Independent Independent
M DN AR CL S

City studying future of its
senior centers

Frank Morgan takes a shot on the 6-ball Wednesday at the Northside Senior Center, while Joseph T. Campos waits his turn. The City of Gallup is going to do a study on whether to keep the two senior centers it has, or build a new one to replace them. Photograph by John A. Bowersmith / Gallup Independent

By Zsombor Peter
Staff Writer

GALLUP — With the help of a half-dozen local seniors, and a $200,000 grant from the state's Agency on Aging, the city is set to begin a study officials hope will help them decide what to do with Gallup's two senior centers. The committee, composed of three seniors from each center and headed by Recreation Director Esco Chavez, plans to have its first meeting in mid-June.

Their first order of business, said Martin Link, who'll be representing the southside center by Ford Canyon Park, will be a feasibility study.

"It's a study to look at Gallup's senior citizens in general and ask two questions," he said, which essentially boil down to one: Should the city keep the two centers it has now or operate just one?

That's not likely to use up the full $200,000, though. The grant, Link said, should also help the committee identify possible sites for any new center, buy the land to build it on and maybe even pay for an architect to design it.

But they'll have to start with the feasibility study, Link said; he hopes to have it finished by the end of the year.

City Manager Eric Honeyfield is hoping for much quicker progress. He'd like the committee to have a possible site for a new center selected by midsummer. That way, he said, the city would be ready to apply for the next round of capital outlays from the New Mexico Legislature or community development block grants from the federal government.

As far as Honeyfield is concerned, any questions about the feasibility of a single seniors center for Gallup have long been settled.

"The question of feasibility is a nonissue," he said. "It's mainly about sight location and design."

According to Honeyfield, the city and the Agency on Aging a major funder of local seniors programs have been discussing the possibility of combining Gallup's two centers for some time. A city Gallup's size really should have only one, he said.

Link isn't convinced just yet.

"We need to look at that, at the pros and cons of having one staff, one center," he said.

On the one hand, it would free the city of the overhead costs of operating two sets of staff. On the other, it would surely take more people to run one large facility than to run either of the centers the city operates now.

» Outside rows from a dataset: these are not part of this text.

This design comes from an exercise in tuning for small area and a short achievable clock period on the open sky130 flow, not from production work. Where RTL was checked, it was by simulation tests only, not by an equivalence proof against the original. Power and IR drop assume default switching activity.

// zic_mmr_ctrl
module zic_mmr_ctrl #(
	parameter int                 NUM_IRQ  = 48,
	parameter zic_pkg::zic_addr_t MMR_BASE = 16'h1000
)
(
	input  logic                zic_clk,
	input  logic                zic_rst,
	input  logic                wdt_reset_i,
	input  zic_pkg::zic_addr_t  zic_mmr_write_addr_i,
	input  zic_pkg::zic_data_t  zic_mmr_write_data_i,
	input  logic                zic_mmr_write_en_i,
	input  zic_pkg::zic_addr_t  zic_mmr_read_addr_i,
	input  logic                zic_mmr_read_en_i,
	input  logic [NUM_IRQ-1:0]  zic_int_pending_i,
	input  logic                zic_int_pending_valid_i,
	input  logic [NUM_IRQ-1:0]  zic_int_enable_i,
	input  logic                zic_int_enable_valid_i,
	output logic [NUM_IRQ-1:0]  zic_int_en_o,
	output zic_pkg::zic_data_t  zic_mmr_read_data_o,
	output logic                zic_mmr_read_valid_o
);
	localparam int BW = zic_pkg::ZIC_BYTE_W;
	logic [15:0] wa, ra;
	assign wa = zic_mmr_write_addr_i;
	assign ra = zic_mmr_read_addr_i;
	logic wr_blk, rd_blk;
	assign wr_blk = zic_mmr_write_en_i && (wa[15:8] == MMR_BASE[15:8]);
	assign rd_blk = zic_mmr_read_en_i  && (ra[15:8] == MMR_BASE[15:8]);
	logic [3:0] wg1_n, wg2_n, rg1_n, rg2_n;
	logic [2:0] wg3_n, rg3_n;
	for (genvar i = 0; i < 4; i++)
	begin : g_pre
		assign wg1_n[i] = !(wa[3:2] == i);
		assign wg2_n[i] = !(wa[5:4] == i);
		assign rg1_n[i] = !(ra[3:2] == i);
		assign rg2_n[i] = !(ra[5:4] == i);
		if (i < 3)
		begin : g_top
			assign wg3_n[i] = !(wr_blk && wa[7:6] == i);
			assign rg3_n[i] = !(rd_blk && ra[7:6] == i);
		end
	end
	logic wdt, wdt_n;
  ...
==> flow/config.mk <==
export PLATFORM = sky130hd
export DESIGN_NAME = zic_mmr_ctrl
export DESIGN_NICKNAME = zic_mmr_ctrl
export VERILOG_FILES = /design/flow/design.v
export SDC_FILE = /design/flow/constraint.sdc
export NUM_CORES = 4
export LEC_CHECK = 0
export CAP_MARGIN = 20
export CORE_MARGIN = 2
export CORE_UTILIZATION = 40
export PLACE_DENSITY = 0.6
export SLEW_MARGIN = 20
export SYNTH_HIERARCHICAL = 1
==> flow/constraint.sdc <==
create_clock -name core_clock -period 4.0 [get_ports {zic_clk}]
set_input_delay 0.8000 -clock core_clock [delete_from_list [all_inputs] [get_ports {zic_clk}]]
set_output_delay 0.8000 -clock core_clock [all_outputs]
set_load 0.01 [all_outputs]
run.sh (not shown) runs the stock make flow with config.mk's settings and CLKGATE_MAP_FILE= SYNTH_SCRIPT=/design/flow/synth_recipe.tcl, a recipe that flattens the netlist after the stock synthesis.
Rerun with:
- SETUP_SLACK_MARGIN: unset -> 2.0
After rerunning: The changed run completed without violations. Non-clock buffer count goes up by 222. Setup slack improved by 390 ps. Register-to-register slack got worse by 140 ps. Global-route usage goes up by 1.5 points. First-iteration DRC count goes up by 22%. Cell count goes up by 7.7%. Die area stays the same. Worst hold slack improved by 130 ps. Core utilization goes up by 5.9 points.
No run of this note included a check of the RTL's function; only the layout flow was run.

zic_mmr_ctrl, a different RTL version from the one above (not shown whole).
Size: ~1,900 cells after synthesis, ~490 flip-flops, roughly 250 I/O pins, ~23,000 um^2 of cells after synthesis.
clock: 4.0 ns
lec_check: 0
cap_margin: 20
core_margin: 2
core_utilization: 60
place_density: 0.75
setup_slack_margin: 2.6
slew_margin: 20
synth_hierarchical: 1
tns_end_percent: 0
standard.sh (not shown) runs the stock make flow with config.mk's settings and CLKGATE_MAP_FILE= SYNTH_SCRIPT=/design/flow/synth_recipe.tcl, a recipe that flattens the netlist after the stock synthesis.
==> flow/flow/run.sh <==
#!/bin/bash
# Standard ORFS layout (the standard.sh) with:
#  - small plain buffers on the ports instead of the delay cell that
#    buffer_ports picks by default;
#  - clock tree built from clkbuf_16 sink clusters, without dummy loads;
#  - combinational cells reset to drive strength 1 after floorplan
#    (downsize.tcl), so that timing repair sizes up only what it needs;
#  - one more worst-path setup repair after global routing (post_grt.tcl).
set -e
export BUFFER_PORTS_ARGS="-buffer_cell sky130_fd_sc_hd__buf_2"
export CTS_ARGS="-sink_clustering_enable -repair_clock_nets -dont_use_dummy_load -buf_list sky130_fd_sc_hd__clkbuf_16 -sink_clustering_size 25 -sink_clustering_max_diameter 80"
export POST_FLOORPLAN_TCL="$PWD/flow/downsize.tcl"
export POST_GLOBAL_ROUTE_TCL="$PWD/flow/post_grt.tcl"
bash standard.sh > standard.log 2>&1
==> flow/flow/downsize.tcl <==
# Start every combinational cell from synthesis at its smallest drive
# strength; the timing repair later in the flow sizes up what paths need.
# Registers, tie cells and tap cells are left as they are.
set n 0
foreach inst [[ord::get_db_block] getInsts] {
  set m [[$inst getMaster] getName]
  if {![regexp {^sky130_fd_sc_hd__(\w+?)_(\d+)$} $m -> fn sz]} { continue }
  if {[regexp {^(df|sdf|edf|sedf|dl|conb|tap|fill|decap|clk)} $fn]} { continue }
  if {$sz eq "0" || $sz eq "1"} { continue }
  set target sky130_fd_sc_hd__${fn}_1
  if {[llength [get_lib_cells -quiet $target]] == 0} { continue }
  replace_cell [$inst getName] $target
  incr n
}
puts "downsize: $n cells set to drive strength 1"
==> flow/flow/post_grt.tcl <==
# After global routing: more setup repair on the worst path, with
# global-route parasitics, in a few rounds; after each round re-legalise
# and re-route the nets it touched (as global_route.tcl does after its own
# repairs), so the next round sees the updated routes.
for {set round 0} {$round < 4} {incr round} {
  estimate_parasitics -global_routing
  repair_timing -setup -setup_margin 3.0 -repair_tns 0 -max_passes 50 -verbose
  global_route -start_incremental
  detailed_placement
  global_route -end_incremental
}
estimate_parasitics -global_routing
The first run produced a clean layout.
Rerun with:
==> flow/flow/post_grt.tcl (replaced) <==
# After global routing: one more setup repair, on the worst path only,
# with global-route parasitics, then re-legalise and re-route the nets
# it touched (as global_route.tcl does after its own repairs).
estimate_parasitics -global_routing
repair_timing -setup -setup_margin 3.0 -repair_tns 0 -max_passes 50 -verbose
global_route -start_incremental
detailed_placement
global_route -end_incremental
estimate_parasitics -global_routing
Outcome: Final cell count stays the same. Routed wire length stays the same. Die area does not change. Worst setup slack does not change. Sequential power barely changes.
Rerun with:
==> flow/flow/run.sh (replaced) <==
#!/bin/bash
# Standard ORFS layout (the standard.sh) with:
#  - small plain buffers on the ports instead of the delay cell that
#    buffer_ports picks by default;
#  - clock tree built from clkbuf_16 sink clusters, without dummy loads;
#  - combinational cells reset to drive strength 1 after floorplan
#    (downsize.tcl), so that timing repair sizes up only what it needs.
set -e
export BUFFER_PORTS_ARGS="-buffer_cell sky130_fd_sc_hd__buf_2"
export CTS_ARGS="-sink_clustering_enable -repair_clock_nets -dont_use_dummy_load -buf_list sky130_fd_sc_hd__clkbuf_16 -sink_clustering_size 25 -sink_clustering_max_diameter 80"
export POST_FLOORPLAN_TCL="$PWD/flow/downsize.tcl"
bash standard.sh > standard.log 2>&1
SETUP_SLACK_MARGIN = 2.2   (was 2.6)
removed: flow/flow/post_grt.tcl
Result: The changed run went through all stages and came out clean. Global-route usage went down by 0.16 points. Via count barely changes. Die area is unchanged. Worst hold slack is worse by 0.019 ns. Worst setup slack is worse by 0.023 ns. Register-to-register slack degrades by 0.06 ns. Combinational power is lower by about 2%. Sequential share of layout area increases by 0.36 points. Area after synthesis does not change. Design area falls by 0.72%.
Rerun with:
--- a/flow/flow/run.sh
+++ b/flow/flow/run.sh
@@ -5,8 +5,10 @@
 #  - clock tree built from clkbuf_16 sink clusters, without dummy loads;
 #  - combinational cells reset to drive strength 1 after floorplan
-#    (downsize.tcl), so that timing repair sizes up only what it needs.
+#    (downsize.tcl), so that timing repair sizes up only what it needs;
+#  - one more worst-path setup repair after global routing (post_grt.tcl).
 set -e
 export BUFFER_PORTS_ARGS="-buffer_cell sky130_fd_sc_hd__buf_2"
 export CTS_ARGS="-sink_clustering_enable -repair_clock_nets -dont_use_dummy_load -buf_list sky130_fd_sc_hd__clkbuf_16 -sink_clustering_size 25 -sink_clustering_max_diameter 80"
 export POST_FLOORPLAN_TCL="$PWD/flow/downsize.tcl"
+export POST_GLOBAL_ROUTE_TCL="$PWD/flow/post_grt.tcl"
 bash standard.sh > standard.log 2>&1
==> flow/flow/post_grt.tcl (new file) <==
# After global routing: one more setup repair, on the worst path only,
# with global-route parasitics, then re-legalise and re-route the nets
# it touched (as global_route.tcl does after its own repairs).
estimate_parasitics -global_routing
repair_timing -setup -setup_margin 3.0 -repair_tns 0 -max_passes 50 -verbose
global_route -start_incremental
detailed_placement
global_route -end_incremental
estimate_parasitics -global_routing
PLACE_DENSITY = 0.9   (was 0.75)
SETUP_SLACK_MARGIN = 2.6   (was 2.2)
- The new run passed the timing, design-rule and antenna checks
- non-clock buffer count grows by 10
- setup slack got worse by 0.039 ns
- sequential power stays flat
Rerun with:
--- a/flow/flow/run.sh
+++ b/flow/flow/run.sh
@@ -6,4 +6,6 @@
 #  - combinational cells reset to drive strength 1 after floorplan
 #    (downsize.tcl), so that timing repair sizes up only what it needs;
+#  - buf_1 port buffers on the slack-rich hardware load vector inputs
+#    (post_gp.tcl);
 #  - one more worst-path setup repair after global routing (post_grt.tcl).
 set -e
@@ -11,4 +13,5 @@
 export CTS_ARGS="-sink_clustering_enable -repair_clock_nets -dont_use_dummy_load -buf_list sky130_fd_sc_hd__clkbuf_16 -sink_clustering_size 25 -sink_clustering_max_diameter 80"
 export POST_FLOORPLAN_TCL="$PWD/flow/downsize.tcl"
+export POST_GLOBAL_PLACE_TCL="$PWD/flow/post_gp.tcl"
 export POST_GLOBAL_ROUTE_TCL="$PWD/flow/post_grt.tcl"
 bash standard.sh > standard.log 2>&1
==> flow/flow/post_gp.tcl (new file) <==
# The hardware load vectors (zic_int_pending_i, zic_int_enable_i) feed one
# mux input each and have several ns of slack: give their port buffers
# the smallest plain buffer instead of buf_2.
set n 0
foreach bt [[ord::get_db_block] getBTerms] {
  if {![string match "zic_int_pending_i*" [$bt getName]] && ![string match "zic_int_enable_i*" [$bt getName]]} { continue }
  set net [$bt getNet]
  if {$net eq "NULL"} { continue }
  foreach it [$net getITerms] {
    set inst [$it getInst]
    if {[[$inst getMaster] getName] eq "sky130_fd_sc_hd__buf_2"} {
      replace_cell [$inst getName] sky130_fd_sc_hd__buf_1
      incr n
    }
  }
}
puts "post_gp: $n port buffers set to buf_1"
PLACE_DENSITY = 0.75   (was 0.9)
=> Routed wire length came out lower by 2.7%. Final cell count is about the same. Final area falls by 2.0%.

Even without the study, Honeyfield figures the city could save more than $200,000 a year most of it on personnel by running just one center. While the city could probably not get away with cutting staff in half it still has to serve the same number of seniors, after all he believes it could cut staff by at least a third.

If the city does ultimately decide on one center, Honeyfield and Link agree that neither current facility will do.

"If we went with either facility that we have now," the city manager said, "either you'd be short of parking or you'd be short of space."

If the city wants one center capable of doing the job of two, Honeyfield said, it will probably have to build an entirely new facility.

Honeyfield does not expect too much acrimony from the city's seniors if that's the final call. Link doesn't either, as long as the city can convince them that one center won't mean any less service.

As Link sees it, the city ought to be doing more for its seniors as it is. He hears plenty of talk from city officials about the brain drain among Gallup's youth, but little about the drain of its seniors. Link has known many a local professional transition into retirement, "and the first thing they do is get the hell out of Gallup."

Link himself is regularly asked why he bothers to stick around.

"People can't understand why anybody over 65 and is retired hasn't left," he said, "because what is there for old people to do?"

The golf course is shoddy at best, kids get the run of the indoor pool, and even the city's Senior Olympics team has to raise its own funds for competitions.

But most egregious in Link's opinion is the lack of an assisted living facility in Gallup, something between a standard residence and an old age home.

Honeyfield admits there's not enough to keep seniors here and that Gallup could use what he called a transitional living center. And considering the Social Security dollars they have to spend in the local economy and the relatively few locally funded services they use, he said, "that senior citizen is an attractive resident."

But the city simply hasn't the resources to build that kind of housing on its own, he said, and not one private developer has yet to approach the city with his own proposal in the three years Honeyfield has been here.

That makes a well-run seniors center all the more important. For many, Link said, the daily meals the two centers provide are "their (senior citizens') one time in the day when there is the need to get dressed up and socialize, and psychologically that's very important."

Including the meals delivered to local homes, the city's two seniors centers serve some 300 meals a day.